Source material —

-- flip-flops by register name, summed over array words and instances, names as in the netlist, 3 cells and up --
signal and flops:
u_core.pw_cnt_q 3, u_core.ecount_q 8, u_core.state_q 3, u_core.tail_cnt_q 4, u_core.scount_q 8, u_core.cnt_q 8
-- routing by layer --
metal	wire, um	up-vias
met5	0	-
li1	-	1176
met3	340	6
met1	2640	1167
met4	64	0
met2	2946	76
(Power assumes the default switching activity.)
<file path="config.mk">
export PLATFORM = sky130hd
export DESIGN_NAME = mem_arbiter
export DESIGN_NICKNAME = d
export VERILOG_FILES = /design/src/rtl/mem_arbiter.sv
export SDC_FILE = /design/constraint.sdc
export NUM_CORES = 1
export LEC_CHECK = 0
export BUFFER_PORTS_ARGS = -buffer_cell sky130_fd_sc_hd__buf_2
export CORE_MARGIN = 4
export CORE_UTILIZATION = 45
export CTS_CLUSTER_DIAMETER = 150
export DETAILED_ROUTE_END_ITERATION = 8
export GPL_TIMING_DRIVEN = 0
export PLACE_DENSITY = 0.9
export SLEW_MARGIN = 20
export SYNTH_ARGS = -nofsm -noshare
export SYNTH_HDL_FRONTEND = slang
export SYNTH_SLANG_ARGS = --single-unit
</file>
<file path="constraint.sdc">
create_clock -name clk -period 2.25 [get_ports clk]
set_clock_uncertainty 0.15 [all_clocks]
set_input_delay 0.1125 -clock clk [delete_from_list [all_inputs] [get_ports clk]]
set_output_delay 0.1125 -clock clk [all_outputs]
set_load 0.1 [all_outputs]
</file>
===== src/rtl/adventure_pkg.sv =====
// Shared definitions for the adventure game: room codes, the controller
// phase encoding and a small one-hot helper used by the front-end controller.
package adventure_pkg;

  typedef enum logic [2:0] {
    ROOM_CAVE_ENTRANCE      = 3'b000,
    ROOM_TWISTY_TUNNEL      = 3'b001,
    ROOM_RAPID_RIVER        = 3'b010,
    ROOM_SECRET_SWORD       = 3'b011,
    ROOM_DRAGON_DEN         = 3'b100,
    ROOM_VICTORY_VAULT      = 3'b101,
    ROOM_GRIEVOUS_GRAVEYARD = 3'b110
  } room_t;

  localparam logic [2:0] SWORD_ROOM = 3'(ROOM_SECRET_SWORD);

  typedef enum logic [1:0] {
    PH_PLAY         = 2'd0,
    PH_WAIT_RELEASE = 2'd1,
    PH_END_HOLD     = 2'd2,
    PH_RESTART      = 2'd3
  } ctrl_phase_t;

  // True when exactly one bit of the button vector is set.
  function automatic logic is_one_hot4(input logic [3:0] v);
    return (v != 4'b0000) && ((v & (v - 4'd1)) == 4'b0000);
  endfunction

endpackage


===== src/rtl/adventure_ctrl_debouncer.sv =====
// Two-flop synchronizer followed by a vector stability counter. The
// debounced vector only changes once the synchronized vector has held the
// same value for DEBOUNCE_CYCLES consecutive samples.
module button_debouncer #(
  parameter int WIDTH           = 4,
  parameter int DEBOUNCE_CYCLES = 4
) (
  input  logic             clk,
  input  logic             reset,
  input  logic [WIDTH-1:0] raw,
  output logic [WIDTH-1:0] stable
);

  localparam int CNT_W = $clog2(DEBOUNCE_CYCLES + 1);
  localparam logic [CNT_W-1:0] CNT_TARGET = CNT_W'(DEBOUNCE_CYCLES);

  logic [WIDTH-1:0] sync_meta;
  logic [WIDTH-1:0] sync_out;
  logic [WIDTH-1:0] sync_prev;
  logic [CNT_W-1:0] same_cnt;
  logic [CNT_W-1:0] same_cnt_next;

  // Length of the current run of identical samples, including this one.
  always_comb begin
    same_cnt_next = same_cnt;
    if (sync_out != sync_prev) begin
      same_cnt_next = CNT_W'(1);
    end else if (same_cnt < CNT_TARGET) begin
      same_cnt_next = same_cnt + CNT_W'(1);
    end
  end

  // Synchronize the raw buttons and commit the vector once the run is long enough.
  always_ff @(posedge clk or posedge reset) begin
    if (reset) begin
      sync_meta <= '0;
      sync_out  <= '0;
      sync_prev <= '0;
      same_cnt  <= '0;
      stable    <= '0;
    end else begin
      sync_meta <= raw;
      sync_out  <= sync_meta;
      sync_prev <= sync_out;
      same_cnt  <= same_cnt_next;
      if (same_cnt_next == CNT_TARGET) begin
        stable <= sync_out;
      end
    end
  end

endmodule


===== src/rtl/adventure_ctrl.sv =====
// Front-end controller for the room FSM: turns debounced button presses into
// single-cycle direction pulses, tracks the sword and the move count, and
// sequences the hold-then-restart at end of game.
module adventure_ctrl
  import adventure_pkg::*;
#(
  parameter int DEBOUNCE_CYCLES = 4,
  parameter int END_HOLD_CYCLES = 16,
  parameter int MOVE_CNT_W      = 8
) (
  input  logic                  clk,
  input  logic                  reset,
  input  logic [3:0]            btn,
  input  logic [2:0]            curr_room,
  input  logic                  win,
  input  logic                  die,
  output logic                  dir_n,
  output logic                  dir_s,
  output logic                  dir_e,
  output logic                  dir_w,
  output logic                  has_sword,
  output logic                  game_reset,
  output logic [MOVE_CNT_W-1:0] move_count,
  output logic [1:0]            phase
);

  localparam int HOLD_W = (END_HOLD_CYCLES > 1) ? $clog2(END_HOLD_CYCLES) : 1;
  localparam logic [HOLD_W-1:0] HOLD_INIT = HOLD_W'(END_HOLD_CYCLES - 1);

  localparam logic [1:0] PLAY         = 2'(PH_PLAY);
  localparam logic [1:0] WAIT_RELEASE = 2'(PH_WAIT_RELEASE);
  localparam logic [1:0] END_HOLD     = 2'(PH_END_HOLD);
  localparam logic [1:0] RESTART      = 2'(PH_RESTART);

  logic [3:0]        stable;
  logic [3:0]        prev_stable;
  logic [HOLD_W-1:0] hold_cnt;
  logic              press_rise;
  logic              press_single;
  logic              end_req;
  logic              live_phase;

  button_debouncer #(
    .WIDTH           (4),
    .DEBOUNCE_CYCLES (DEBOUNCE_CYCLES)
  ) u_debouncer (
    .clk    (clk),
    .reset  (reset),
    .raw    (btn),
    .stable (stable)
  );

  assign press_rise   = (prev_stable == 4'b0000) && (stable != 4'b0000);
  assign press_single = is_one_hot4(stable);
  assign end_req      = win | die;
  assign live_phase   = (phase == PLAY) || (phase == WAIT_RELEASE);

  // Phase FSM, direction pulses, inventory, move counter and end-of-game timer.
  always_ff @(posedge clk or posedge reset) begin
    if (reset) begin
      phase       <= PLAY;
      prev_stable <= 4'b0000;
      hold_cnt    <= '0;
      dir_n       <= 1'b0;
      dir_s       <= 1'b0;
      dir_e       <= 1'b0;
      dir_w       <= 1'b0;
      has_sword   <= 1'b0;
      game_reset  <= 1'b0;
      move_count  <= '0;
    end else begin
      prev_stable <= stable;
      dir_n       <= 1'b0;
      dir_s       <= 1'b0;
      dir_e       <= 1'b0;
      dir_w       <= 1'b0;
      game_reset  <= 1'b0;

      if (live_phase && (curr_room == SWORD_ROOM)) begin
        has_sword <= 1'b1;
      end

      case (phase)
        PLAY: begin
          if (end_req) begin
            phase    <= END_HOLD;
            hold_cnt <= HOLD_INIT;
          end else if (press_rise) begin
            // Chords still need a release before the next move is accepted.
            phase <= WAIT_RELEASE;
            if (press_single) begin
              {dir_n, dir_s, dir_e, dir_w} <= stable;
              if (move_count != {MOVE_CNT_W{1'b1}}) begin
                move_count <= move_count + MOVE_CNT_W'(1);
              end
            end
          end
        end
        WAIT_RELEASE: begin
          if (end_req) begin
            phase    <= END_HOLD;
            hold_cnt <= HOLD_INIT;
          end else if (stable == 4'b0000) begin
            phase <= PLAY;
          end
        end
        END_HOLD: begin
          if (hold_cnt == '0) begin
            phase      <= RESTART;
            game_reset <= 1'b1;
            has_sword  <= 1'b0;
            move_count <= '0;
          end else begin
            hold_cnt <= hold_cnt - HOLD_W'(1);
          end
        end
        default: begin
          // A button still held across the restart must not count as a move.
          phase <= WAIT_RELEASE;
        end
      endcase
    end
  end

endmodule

* * *

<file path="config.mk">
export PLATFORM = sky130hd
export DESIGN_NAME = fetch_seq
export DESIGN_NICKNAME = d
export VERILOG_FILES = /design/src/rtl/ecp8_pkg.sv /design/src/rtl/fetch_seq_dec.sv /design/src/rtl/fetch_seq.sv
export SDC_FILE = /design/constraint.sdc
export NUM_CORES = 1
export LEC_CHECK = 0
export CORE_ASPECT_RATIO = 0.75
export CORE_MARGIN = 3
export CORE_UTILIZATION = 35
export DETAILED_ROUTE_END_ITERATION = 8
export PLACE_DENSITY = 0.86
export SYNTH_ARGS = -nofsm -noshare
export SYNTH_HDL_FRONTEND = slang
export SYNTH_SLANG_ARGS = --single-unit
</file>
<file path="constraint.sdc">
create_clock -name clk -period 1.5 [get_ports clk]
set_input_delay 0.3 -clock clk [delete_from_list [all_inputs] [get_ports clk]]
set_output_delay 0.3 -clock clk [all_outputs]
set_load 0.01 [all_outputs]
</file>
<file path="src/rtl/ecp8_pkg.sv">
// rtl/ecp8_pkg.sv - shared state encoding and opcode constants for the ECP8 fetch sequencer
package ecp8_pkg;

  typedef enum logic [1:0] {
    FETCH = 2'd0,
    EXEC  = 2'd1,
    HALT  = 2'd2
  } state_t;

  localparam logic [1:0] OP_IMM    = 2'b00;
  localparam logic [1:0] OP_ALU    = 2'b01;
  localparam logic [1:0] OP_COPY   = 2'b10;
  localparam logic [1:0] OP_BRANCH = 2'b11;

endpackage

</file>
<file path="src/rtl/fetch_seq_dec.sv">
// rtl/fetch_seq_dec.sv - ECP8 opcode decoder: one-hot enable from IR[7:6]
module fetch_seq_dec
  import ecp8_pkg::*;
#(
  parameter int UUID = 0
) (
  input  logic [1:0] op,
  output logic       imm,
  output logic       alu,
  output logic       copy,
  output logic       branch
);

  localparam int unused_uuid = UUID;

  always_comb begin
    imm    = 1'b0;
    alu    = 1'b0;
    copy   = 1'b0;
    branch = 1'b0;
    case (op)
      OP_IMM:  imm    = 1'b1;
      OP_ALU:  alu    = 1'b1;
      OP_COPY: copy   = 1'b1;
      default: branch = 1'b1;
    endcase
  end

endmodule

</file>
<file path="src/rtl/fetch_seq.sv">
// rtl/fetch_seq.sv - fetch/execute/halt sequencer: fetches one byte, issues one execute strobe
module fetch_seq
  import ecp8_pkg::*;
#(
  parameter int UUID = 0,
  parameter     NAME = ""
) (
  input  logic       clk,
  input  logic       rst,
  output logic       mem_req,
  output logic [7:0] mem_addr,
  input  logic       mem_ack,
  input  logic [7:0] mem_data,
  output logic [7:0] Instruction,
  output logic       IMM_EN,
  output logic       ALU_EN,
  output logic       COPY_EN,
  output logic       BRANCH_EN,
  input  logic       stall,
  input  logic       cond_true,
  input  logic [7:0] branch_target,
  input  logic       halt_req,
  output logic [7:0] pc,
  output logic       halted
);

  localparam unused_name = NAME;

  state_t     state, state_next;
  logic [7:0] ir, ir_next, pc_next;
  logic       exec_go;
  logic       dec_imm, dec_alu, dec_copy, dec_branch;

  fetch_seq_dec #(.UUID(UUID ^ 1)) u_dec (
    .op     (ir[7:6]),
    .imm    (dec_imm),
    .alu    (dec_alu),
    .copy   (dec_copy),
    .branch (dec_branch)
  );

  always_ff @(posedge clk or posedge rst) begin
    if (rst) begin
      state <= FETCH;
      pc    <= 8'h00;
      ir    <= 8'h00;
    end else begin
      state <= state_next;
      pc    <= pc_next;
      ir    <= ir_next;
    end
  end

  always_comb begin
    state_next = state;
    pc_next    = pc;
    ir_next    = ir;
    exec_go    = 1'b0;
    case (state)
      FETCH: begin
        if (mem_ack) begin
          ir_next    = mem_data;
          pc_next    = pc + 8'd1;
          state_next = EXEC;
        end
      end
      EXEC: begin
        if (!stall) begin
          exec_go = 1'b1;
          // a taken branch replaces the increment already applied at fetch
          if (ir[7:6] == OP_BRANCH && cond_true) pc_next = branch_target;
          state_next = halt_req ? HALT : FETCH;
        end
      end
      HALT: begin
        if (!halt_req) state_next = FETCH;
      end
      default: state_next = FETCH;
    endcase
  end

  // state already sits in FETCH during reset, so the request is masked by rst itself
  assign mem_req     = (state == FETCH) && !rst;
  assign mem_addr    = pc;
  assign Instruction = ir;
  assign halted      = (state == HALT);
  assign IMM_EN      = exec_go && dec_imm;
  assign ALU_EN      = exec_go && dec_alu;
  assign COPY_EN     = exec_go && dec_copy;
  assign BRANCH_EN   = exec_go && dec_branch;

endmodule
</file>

Exercise —
Return word for word the lines above from the line with "-- flip-flops by" to the line with "export CORE_UTILIZATION = 45", including both and leaving out all others.

Exercise answer —
-- flip-flops by register name, summed over array words and instances, names as in the netlist, 3 cells and up --
signal and flops:
u_core.pw_cnt_q 3, u_core.ecount_q 8, u_core.state_q 3, u_core.tail_cnt_q 4, u_core.scount_q 8, u_core.cnt_q 8
-- routing by layer --
metal	wire, um	up-vias
met5	0	-
li1	-	1176
met3	340	6
met1	2640	1167
met4	64	0
met2	2946	76
(Power assumes the default switching activity.)
<file path="config.mk">
export PLATFORM = sky130hd
export DESIGN_NAME = mem_arbiter
export DESIGN_NICKNAME = d
export VERILOG_FILES = /design/src/rtl/mem_arbiter.sv
export SDC_FILE = /design/constraint.sdc
export NUM_CORES = 1
export LEC_CHECK = 0
export BUFFER_PORTS_ARGS = -buffer_cell sky130_fd_sc_hd__buf_2
export CORE_MARGIN = 4
export CORE_UTILIZATION = 45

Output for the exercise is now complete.